Attraverso simulazioni meteorologiche tridimensionali ad altissima risoluzione, l’indagine ha mostrato in che modo il calore si distribuisce all’interno di un ambiente urbano e come questa distribuzione delle temperature cambierà nei prossimi decenni. Lo studio è stato pubblicato sulla rivista Urban Climate con il titolo “Analysis of urban thermal structures in different scenarios of hot weather: The Bologna case study”.
L’isola di calore urbana a Bologna
I risultati ottenuti dal gruppo di ricerca mostrano che il riscaldamento urbano a Bologna non è uniforme: temperatura e accumulo di calore cambiano sensibilmente da un quartiere all’altro e anche in altezza, in funzione della densità edilizia, della presenza di verde, dei materiali e della ventilazione.
Durante le ondate di calore emerge con maggiore evidenza il fenomeno dell’isola di calore urbana gli edifici, le strade e le superfici artificiali assorbono energia durante il giorno e la rilasciano lentamente, impedendo alla città di raffreddarsi nelle ore notturne. Le aree più densamente edificate, infatti, accumulano calore durante il giorno e non riescono a raffreddarsi a sufficienza durante la notte.

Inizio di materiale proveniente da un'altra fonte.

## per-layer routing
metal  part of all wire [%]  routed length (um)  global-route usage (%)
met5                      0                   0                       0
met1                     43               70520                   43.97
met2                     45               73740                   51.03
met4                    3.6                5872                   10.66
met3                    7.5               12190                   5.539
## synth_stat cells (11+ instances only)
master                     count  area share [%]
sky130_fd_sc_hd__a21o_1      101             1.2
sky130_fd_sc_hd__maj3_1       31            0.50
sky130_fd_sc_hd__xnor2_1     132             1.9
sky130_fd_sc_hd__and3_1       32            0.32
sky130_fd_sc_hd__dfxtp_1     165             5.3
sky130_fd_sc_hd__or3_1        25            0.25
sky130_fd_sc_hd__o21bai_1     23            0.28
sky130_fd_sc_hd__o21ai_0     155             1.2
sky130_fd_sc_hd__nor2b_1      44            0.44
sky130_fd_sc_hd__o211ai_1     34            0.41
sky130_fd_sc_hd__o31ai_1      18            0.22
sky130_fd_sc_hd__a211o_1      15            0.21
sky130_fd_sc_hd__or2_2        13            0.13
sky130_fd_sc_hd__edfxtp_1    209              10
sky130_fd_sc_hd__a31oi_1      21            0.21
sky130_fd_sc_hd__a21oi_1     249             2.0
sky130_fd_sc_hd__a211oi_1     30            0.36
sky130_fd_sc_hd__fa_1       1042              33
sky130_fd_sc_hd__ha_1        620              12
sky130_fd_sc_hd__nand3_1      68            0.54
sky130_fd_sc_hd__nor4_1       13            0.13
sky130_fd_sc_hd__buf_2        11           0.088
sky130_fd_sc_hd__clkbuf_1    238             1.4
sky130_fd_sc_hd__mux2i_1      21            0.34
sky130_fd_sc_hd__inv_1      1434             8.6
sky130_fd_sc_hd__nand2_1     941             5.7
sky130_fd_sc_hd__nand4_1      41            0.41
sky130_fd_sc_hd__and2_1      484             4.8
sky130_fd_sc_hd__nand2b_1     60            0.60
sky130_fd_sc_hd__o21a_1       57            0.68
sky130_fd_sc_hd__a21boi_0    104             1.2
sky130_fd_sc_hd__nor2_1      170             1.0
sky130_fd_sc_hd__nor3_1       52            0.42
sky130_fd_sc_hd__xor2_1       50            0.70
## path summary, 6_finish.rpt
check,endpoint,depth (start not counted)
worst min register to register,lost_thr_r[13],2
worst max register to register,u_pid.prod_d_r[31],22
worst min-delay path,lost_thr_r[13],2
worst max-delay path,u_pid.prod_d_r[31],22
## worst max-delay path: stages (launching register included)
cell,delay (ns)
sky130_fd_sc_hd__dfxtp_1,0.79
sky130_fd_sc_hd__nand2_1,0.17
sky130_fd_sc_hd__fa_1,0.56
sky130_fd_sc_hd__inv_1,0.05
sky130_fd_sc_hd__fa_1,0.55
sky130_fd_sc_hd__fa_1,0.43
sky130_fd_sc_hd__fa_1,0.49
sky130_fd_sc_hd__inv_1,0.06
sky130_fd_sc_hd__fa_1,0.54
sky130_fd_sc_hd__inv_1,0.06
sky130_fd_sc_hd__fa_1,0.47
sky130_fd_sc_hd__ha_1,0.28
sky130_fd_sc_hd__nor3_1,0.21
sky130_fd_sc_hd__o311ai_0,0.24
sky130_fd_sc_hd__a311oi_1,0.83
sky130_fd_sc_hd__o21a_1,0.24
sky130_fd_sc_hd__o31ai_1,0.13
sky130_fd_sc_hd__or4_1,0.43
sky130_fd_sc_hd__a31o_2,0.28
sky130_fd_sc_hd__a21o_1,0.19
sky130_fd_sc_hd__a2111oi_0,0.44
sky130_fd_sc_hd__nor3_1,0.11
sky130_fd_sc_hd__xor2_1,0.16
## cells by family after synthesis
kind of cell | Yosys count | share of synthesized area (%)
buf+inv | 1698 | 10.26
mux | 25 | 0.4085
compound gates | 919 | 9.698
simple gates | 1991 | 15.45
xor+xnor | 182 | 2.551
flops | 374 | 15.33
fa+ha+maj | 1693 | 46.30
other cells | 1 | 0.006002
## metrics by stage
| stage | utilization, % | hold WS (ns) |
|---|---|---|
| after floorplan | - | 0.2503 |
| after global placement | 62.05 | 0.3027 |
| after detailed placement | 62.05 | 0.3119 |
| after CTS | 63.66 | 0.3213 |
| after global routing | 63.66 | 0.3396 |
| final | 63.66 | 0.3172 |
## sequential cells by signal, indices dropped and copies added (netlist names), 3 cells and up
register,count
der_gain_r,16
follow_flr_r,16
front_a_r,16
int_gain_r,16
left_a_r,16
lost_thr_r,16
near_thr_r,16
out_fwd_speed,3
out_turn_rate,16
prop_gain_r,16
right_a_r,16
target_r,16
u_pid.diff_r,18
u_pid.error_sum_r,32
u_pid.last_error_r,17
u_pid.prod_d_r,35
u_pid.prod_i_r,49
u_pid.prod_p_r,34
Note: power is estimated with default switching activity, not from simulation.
<file path="config.mk">
export PLATFORM = sky130hd
export DESIGN_NAME = priority_fifo_task_scheduler_unit
export DESIGN_NICKNAME = d
export VERILOG_FILES = /design/src/hdl/pfts_pkg.sv /design/src/hdl/pfts_ram.sv /design/src/hdl/pfts_out_buf.sv /design/src/hdl/priority_fifo_task_scheduler_unit.sv
export SDC_FILE = /design/constraint.sdc
export NUM_CORES = 2
export LEC_CHECK = 0
export BUFFER_PORTS_ARGS = -buffer_cell sky130_fd_sc_hd__buf_4
export CAP_MARGIN = 30
export CORE_ASPECT_RATIO = 0.5
export CORE_MARGIN = 2
export CORE_UTILIZATION = 57
export CTS_CLUSTER_DIAMETER = 100
export CTS_CLUSTER_SIZE = 14
export DETAILED_ROUTE_END_ITERATION = 10
export PLACE_DENSITY = 0.85
export SLEW_MARGIN = 10
export SYNTH_ARGS = -nofsm -noshare
export SYNTH_HDL_FRONTEND = slang
export SYNTH_SLANG_ARGS = --single-unit
</file>
<file path="constraint.sdc">
create_clock -name clk -period 4.28 [get_ports clk]
set_clock_uncertainty 0.1 [all_clocks]
set_input_delay 0.214 -clock clk [delete_from_list [all_inputs] [get_ports clk]]
set_output_delay 0.214 -clock clk [all_outputs]
set_load 0.03 [all_outputs]
</file>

La differenza di temperatura tra area urbana e aree extraurbane
Al di fuori della città, invece, le aree rurali si raffreddano più rapidamente, mentre Bologna continua a trattenere il calore accumulato durante il giorno. La differenza di temperatura tra area urbana e aree extraurbane può così raggiungere i 5°C perché mentre fuori Bologna l’aria si raffredda, in città il calore accumulato negli edifici e nelle superfici artificiali non riesce a dissiparsi.
Le strategie di adattamento per il futuro
Gli studiosi hanno analizzato in che modo potranno evolvere le ondate di calore nei prossimi decenni. Le simulazioni mostrano che gli scenari climatici futuri differiscono non solo per l’intensità del caldo, ma anche per il modo in cui il calore si accumula e si disperde nell’ambiente urbano.
La differenza più evidente riguarda le ore notturne: nello scenario ad alte emissioni (SSP585) il calore accumulato dalla città persiste più a lungo e il raffreddamento è meno efficace. Nello scenario a emissioni moderate (SSP245), invece, il ritorno a condizioni più fresche è più rapido.
I risultati indicano che le strategie di adattamento dovranno essere diverse a seconda delle caratteristiche delle future ondate di calore. Quando il problema principale sarà la persistenza del caldo notturno, sarà fondamentale favorire la dispersione del calore attraverso più verde urbano, materiali riflettenti e corridoi di ventilazione. Dove invece prevarrà il caldo diurno, saranno più efficaci interventi come ombreggiatura, raffrescamento evaporativo e superfici ad alta riflettanza.
“Questi risultati confermano che affrontare il cambiamento climatico nelle città significa non solo ridurre le emissioni, ma anche progettare strategie di adattamento basate su solide evidenze scientifiche”, conclude Silvana Di Sabatino, professoressa del Dipartimento di Fisica e Astronomia “Augusto Righi” dell’Università di Bologna che ha coordinato lo studio. “In questo senso, Bologna rappresenta un laboratorio ideale per comprendere le dinamiche del clima urbano e sviluppare soluzioni che rendano le città più resilienti alle future ondate di calore”.